Assignment
Look for the string "kind" in the listing below, then copy every line that has it.
......
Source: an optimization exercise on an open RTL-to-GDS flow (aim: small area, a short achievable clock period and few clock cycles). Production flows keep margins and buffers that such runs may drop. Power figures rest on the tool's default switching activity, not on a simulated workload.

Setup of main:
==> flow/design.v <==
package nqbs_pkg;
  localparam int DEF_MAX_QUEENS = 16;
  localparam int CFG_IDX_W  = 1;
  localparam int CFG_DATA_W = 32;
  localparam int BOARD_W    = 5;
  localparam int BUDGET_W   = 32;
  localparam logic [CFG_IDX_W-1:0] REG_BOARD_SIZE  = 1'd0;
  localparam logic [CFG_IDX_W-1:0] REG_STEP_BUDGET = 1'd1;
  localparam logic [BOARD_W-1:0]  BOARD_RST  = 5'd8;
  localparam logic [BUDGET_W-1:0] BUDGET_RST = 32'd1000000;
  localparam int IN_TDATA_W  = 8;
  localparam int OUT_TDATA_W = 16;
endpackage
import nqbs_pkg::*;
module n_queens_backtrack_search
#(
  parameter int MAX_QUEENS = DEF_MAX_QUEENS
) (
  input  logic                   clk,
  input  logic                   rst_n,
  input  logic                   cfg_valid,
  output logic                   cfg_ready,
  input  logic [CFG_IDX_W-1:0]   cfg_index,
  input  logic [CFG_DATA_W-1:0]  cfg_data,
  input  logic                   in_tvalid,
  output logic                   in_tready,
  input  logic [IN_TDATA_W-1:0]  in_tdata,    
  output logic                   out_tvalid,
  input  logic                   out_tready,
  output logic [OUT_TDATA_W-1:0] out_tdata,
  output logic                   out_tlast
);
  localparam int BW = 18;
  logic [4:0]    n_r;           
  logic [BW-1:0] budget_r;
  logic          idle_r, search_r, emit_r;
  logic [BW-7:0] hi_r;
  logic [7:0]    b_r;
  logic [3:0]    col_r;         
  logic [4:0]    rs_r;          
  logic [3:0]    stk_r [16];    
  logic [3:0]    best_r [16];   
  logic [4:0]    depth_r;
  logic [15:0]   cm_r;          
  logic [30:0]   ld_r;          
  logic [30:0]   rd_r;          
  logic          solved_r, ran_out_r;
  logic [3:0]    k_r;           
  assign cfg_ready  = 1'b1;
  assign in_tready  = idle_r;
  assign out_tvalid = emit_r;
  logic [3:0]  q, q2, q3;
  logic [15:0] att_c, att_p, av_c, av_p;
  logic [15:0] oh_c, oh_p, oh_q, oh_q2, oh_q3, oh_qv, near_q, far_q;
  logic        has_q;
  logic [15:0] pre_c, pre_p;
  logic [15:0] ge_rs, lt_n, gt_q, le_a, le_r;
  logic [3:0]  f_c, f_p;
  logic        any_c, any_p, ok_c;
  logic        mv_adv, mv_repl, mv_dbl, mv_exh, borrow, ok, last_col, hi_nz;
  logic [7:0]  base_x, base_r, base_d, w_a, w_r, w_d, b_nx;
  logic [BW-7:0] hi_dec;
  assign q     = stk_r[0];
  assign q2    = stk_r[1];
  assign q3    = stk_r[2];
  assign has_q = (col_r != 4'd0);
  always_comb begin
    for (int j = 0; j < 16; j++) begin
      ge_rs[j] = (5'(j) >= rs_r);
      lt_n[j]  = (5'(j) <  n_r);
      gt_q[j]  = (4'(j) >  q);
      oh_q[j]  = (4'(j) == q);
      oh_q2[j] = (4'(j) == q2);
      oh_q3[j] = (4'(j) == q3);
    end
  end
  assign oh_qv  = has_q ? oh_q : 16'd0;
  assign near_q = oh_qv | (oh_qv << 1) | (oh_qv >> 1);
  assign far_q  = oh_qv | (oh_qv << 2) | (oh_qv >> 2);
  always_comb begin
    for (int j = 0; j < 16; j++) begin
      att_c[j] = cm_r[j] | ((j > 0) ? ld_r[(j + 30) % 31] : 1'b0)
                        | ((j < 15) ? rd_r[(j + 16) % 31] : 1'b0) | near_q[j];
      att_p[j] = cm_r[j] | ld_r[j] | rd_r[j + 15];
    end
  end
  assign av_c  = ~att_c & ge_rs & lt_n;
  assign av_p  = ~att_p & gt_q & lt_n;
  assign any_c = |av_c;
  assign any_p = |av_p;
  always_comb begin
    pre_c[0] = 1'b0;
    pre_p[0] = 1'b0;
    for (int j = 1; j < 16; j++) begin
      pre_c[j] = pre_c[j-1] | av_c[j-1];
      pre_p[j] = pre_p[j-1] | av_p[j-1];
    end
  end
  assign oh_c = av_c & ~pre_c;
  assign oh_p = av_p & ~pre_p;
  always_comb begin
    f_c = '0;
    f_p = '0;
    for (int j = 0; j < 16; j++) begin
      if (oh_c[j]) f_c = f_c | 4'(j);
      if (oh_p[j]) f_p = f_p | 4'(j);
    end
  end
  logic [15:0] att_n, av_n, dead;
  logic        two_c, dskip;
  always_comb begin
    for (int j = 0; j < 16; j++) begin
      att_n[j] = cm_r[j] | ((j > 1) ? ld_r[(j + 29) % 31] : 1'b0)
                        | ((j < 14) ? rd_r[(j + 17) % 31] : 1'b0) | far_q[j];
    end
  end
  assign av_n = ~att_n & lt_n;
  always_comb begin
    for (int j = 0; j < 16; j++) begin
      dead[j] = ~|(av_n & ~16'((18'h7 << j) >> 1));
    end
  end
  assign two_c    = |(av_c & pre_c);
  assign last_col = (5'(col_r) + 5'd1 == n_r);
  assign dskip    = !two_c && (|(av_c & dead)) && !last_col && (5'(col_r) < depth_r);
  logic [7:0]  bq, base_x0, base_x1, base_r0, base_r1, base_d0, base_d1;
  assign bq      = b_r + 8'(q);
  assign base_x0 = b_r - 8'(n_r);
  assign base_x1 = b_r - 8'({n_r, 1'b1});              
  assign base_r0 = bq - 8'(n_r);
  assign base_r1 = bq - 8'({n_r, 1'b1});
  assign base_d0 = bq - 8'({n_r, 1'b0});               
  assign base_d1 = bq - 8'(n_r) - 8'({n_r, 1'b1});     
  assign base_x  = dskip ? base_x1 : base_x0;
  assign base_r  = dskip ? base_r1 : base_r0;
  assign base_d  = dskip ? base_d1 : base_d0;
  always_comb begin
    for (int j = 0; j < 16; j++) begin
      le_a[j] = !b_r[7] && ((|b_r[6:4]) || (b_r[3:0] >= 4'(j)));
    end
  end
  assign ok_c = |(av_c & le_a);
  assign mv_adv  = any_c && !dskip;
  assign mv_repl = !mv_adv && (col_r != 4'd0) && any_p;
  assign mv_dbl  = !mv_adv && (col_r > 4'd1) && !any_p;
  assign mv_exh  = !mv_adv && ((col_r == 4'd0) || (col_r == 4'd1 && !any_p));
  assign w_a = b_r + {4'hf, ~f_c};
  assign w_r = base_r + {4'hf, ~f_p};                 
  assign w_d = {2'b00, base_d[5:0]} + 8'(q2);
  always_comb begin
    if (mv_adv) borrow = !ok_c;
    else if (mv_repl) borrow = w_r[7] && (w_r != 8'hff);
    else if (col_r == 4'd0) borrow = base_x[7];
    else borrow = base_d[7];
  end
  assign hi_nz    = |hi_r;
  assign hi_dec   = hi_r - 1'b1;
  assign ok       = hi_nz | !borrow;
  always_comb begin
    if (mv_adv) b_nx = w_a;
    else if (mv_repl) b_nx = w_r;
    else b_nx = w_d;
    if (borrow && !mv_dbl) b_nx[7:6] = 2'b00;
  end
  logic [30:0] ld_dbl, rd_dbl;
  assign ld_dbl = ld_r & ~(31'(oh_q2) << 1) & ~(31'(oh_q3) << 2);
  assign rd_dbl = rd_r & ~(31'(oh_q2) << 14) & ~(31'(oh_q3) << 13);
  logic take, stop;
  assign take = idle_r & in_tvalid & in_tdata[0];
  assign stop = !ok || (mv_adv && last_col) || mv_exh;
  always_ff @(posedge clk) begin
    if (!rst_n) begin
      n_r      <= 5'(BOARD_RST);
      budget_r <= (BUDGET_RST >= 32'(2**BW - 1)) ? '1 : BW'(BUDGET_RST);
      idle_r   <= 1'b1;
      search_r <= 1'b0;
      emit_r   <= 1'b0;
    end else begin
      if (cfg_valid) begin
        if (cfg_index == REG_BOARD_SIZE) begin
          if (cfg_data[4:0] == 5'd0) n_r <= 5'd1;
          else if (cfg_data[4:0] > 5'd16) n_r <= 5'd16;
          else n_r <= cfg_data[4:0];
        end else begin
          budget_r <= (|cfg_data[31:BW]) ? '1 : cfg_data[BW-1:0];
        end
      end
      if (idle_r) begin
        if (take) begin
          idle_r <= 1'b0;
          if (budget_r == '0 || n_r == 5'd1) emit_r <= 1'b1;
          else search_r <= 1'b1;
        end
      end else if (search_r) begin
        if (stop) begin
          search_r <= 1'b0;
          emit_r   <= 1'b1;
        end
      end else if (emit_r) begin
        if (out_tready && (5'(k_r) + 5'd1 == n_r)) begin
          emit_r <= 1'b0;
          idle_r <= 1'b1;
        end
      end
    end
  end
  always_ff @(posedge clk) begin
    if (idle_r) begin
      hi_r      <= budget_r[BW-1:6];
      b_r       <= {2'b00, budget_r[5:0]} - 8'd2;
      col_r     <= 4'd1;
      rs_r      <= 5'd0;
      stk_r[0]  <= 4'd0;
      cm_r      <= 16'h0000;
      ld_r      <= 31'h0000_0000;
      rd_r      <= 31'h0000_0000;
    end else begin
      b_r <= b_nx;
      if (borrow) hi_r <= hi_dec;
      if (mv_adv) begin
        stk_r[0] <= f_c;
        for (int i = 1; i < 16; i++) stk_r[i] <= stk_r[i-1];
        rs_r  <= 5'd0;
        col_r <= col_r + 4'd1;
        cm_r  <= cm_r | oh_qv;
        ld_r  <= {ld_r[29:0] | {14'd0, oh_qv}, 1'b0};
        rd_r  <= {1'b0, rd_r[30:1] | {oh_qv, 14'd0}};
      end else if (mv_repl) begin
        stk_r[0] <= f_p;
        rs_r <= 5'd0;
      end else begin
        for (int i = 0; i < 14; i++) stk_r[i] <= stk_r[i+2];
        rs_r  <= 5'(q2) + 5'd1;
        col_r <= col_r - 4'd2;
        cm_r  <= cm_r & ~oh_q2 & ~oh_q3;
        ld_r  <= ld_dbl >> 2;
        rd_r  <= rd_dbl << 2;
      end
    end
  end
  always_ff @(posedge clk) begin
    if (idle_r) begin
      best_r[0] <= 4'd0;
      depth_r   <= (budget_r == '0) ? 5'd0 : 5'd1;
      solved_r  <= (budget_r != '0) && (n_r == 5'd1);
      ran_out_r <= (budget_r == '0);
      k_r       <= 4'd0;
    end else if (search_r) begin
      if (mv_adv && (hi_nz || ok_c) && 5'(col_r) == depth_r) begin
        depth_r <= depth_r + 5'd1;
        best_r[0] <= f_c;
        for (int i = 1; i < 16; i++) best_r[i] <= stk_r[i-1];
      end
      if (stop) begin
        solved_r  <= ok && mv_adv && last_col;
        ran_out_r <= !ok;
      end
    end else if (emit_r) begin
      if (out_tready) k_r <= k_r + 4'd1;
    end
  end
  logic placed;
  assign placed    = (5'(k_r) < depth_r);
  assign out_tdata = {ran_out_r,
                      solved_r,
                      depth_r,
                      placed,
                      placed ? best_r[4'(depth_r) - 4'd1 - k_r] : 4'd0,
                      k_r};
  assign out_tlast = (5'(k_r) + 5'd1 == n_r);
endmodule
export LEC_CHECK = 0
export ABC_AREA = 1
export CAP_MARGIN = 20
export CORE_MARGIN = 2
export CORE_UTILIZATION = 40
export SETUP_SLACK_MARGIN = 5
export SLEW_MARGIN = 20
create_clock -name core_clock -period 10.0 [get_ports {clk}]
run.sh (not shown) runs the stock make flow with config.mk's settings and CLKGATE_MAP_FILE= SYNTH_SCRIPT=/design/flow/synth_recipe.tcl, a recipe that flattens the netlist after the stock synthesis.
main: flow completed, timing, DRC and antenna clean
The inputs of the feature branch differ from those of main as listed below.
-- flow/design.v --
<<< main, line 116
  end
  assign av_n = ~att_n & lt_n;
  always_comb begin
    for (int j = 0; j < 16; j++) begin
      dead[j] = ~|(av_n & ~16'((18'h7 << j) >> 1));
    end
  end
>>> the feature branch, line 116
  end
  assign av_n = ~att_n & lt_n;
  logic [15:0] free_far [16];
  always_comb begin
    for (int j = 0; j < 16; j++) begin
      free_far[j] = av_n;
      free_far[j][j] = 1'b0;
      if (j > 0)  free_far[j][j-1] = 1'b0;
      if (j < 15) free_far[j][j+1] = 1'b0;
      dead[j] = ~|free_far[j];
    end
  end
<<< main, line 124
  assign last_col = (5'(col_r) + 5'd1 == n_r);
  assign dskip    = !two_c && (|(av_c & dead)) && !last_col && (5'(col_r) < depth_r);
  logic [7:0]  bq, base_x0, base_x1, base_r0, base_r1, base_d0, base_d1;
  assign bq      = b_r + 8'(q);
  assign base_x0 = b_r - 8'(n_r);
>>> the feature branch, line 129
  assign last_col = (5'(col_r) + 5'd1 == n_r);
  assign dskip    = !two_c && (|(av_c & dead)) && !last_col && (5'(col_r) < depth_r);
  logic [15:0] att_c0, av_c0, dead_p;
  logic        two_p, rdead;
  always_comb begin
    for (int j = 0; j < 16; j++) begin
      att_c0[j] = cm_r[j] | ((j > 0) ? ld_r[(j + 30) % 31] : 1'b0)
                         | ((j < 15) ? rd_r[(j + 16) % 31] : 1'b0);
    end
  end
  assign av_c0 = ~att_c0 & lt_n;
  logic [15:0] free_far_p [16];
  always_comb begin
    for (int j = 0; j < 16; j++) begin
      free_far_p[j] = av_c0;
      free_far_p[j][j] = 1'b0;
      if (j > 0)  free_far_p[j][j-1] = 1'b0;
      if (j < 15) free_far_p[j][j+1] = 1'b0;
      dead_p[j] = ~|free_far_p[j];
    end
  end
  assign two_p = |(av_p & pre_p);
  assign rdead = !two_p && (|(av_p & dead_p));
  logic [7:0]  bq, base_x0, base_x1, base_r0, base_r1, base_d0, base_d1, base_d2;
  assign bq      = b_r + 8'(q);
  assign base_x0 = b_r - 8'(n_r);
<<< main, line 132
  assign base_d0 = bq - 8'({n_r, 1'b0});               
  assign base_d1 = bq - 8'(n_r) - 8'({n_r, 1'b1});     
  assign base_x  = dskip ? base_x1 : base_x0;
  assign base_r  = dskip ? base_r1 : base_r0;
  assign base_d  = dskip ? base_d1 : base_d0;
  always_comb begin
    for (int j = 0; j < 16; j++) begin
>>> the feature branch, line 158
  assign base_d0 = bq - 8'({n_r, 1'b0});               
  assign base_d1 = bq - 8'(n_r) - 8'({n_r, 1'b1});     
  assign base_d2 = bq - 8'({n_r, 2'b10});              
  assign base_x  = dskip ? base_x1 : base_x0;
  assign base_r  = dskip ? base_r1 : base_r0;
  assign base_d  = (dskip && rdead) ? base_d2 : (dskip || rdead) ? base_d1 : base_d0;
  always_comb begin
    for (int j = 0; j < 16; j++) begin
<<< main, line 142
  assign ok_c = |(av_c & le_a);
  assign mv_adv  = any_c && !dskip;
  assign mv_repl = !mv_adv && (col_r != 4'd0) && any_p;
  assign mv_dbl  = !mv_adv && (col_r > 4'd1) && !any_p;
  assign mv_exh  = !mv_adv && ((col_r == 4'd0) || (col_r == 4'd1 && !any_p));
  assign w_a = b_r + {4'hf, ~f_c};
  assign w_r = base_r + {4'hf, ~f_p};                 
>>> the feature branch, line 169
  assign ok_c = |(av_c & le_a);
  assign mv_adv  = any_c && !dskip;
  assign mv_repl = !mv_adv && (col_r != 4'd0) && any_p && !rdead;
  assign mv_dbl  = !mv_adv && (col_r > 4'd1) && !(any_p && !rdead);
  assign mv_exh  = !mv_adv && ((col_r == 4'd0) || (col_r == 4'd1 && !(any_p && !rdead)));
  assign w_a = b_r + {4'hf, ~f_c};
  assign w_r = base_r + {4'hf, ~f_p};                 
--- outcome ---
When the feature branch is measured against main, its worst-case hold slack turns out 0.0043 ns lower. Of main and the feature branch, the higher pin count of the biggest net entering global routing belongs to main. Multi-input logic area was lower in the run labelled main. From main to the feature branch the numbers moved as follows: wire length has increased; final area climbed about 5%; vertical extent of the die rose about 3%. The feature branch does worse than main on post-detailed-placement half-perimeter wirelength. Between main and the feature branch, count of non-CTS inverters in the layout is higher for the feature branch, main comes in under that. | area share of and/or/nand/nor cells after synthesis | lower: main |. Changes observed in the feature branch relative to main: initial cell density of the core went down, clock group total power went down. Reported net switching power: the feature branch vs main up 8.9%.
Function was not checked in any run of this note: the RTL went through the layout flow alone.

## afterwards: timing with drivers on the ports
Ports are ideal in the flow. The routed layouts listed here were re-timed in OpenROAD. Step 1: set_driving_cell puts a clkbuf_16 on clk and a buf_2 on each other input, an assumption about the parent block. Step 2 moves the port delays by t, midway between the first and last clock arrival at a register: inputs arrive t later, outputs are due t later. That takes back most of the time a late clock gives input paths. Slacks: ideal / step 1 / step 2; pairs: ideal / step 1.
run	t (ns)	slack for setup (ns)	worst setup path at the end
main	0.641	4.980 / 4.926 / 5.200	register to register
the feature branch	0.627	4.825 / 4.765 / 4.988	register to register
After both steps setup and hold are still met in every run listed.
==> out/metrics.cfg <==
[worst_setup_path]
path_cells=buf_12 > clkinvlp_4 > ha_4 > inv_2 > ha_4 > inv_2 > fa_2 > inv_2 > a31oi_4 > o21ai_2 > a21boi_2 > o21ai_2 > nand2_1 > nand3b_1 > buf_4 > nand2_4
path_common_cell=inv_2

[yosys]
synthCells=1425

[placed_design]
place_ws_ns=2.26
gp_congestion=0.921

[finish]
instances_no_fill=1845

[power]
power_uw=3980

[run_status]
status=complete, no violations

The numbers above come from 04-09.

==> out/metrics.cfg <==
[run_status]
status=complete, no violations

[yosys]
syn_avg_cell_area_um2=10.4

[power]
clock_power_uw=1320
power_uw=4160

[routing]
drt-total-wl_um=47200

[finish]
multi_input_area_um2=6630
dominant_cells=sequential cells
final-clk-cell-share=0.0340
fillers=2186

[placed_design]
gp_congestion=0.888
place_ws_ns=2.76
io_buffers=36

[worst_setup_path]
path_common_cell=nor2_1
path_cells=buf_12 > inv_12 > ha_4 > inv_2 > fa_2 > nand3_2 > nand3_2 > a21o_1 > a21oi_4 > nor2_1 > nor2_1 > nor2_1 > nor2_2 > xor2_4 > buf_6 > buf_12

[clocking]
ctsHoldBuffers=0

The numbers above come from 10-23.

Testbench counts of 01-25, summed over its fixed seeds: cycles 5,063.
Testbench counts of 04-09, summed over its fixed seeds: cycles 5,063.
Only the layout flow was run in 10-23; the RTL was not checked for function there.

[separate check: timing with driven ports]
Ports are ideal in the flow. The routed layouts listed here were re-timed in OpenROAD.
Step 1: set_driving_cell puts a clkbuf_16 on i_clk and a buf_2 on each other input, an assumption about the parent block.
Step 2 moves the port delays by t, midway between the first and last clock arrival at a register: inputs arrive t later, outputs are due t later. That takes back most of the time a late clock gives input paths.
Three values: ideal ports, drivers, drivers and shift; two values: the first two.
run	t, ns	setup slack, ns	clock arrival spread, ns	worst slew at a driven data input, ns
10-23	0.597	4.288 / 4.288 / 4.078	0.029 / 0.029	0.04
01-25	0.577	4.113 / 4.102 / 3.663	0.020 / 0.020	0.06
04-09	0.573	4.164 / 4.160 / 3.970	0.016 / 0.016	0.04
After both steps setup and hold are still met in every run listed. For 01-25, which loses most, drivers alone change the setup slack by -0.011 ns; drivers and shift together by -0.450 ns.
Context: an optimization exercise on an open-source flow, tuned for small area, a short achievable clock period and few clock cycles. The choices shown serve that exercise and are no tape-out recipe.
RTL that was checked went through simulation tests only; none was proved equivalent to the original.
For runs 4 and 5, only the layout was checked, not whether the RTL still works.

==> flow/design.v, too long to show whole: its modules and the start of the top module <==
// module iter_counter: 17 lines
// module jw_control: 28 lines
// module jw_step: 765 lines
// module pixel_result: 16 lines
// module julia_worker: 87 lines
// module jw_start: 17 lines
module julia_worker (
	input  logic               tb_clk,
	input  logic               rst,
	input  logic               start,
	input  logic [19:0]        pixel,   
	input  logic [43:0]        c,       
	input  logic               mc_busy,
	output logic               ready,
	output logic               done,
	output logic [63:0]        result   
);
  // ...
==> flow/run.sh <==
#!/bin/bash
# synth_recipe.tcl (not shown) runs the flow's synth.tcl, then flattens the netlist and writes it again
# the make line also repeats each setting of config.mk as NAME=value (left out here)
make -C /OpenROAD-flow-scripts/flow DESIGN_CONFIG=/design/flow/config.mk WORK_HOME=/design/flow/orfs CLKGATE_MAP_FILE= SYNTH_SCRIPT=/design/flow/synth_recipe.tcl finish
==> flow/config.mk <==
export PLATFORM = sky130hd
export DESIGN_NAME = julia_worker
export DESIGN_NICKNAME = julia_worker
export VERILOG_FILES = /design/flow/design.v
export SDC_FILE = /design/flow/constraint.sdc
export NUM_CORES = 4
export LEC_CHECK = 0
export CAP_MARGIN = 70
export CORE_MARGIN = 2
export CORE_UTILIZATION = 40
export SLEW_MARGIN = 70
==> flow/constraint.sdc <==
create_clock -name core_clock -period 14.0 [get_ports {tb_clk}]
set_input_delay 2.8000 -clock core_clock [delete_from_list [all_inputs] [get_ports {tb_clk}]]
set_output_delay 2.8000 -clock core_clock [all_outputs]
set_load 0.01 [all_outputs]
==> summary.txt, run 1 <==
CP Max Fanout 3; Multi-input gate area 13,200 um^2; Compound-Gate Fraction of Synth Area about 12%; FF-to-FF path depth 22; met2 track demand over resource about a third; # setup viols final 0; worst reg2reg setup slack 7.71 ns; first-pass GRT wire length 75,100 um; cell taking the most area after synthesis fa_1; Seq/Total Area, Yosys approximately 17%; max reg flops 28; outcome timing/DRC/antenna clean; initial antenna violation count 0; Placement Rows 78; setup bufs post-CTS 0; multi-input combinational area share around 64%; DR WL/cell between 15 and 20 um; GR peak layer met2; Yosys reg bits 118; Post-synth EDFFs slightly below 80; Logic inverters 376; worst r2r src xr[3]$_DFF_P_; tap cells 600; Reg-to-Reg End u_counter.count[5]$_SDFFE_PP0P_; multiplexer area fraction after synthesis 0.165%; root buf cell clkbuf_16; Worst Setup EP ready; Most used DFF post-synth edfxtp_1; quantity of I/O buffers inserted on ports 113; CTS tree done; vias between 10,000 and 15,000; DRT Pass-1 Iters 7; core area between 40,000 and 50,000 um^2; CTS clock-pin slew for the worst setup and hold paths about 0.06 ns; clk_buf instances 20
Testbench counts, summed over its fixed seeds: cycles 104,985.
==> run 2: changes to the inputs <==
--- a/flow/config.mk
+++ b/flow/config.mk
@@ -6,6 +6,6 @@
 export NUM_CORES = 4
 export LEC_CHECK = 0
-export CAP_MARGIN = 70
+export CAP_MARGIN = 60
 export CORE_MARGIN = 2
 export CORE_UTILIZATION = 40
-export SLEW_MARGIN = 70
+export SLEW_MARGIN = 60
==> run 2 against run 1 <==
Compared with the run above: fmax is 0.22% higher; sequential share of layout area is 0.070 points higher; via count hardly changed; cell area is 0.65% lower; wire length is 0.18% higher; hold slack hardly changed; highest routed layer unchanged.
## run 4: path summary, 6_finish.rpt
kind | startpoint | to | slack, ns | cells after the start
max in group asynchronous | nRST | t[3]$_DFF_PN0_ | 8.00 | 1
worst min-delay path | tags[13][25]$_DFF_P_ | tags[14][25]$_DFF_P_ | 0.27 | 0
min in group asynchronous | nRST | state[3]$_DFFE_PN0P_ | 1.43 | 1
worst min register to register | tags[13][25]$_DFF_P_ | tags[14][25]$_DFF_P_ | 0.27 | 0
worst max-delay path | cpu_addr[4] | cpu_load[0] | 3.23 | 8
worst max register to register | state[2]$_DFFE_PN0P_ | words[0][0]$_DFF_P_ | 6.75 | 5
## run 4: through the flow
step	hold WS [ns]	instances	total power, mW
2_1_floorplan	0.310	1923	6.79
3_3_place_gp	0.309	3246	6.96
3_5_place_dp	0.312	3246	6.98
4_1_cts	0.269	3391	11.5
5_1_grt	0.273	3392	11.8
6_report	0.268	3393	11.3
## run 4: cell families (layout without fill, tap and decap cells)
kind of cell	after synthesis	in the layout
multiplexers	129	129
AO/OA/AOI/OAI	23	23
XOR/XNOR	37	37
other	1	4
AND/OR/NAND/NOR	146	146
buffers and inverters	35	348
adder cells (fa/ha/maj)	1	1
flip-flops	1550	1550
......
Expected answer
kind | startpoint | to | slack, ns | cells after the start
kind of cell	after synthesis	in the layout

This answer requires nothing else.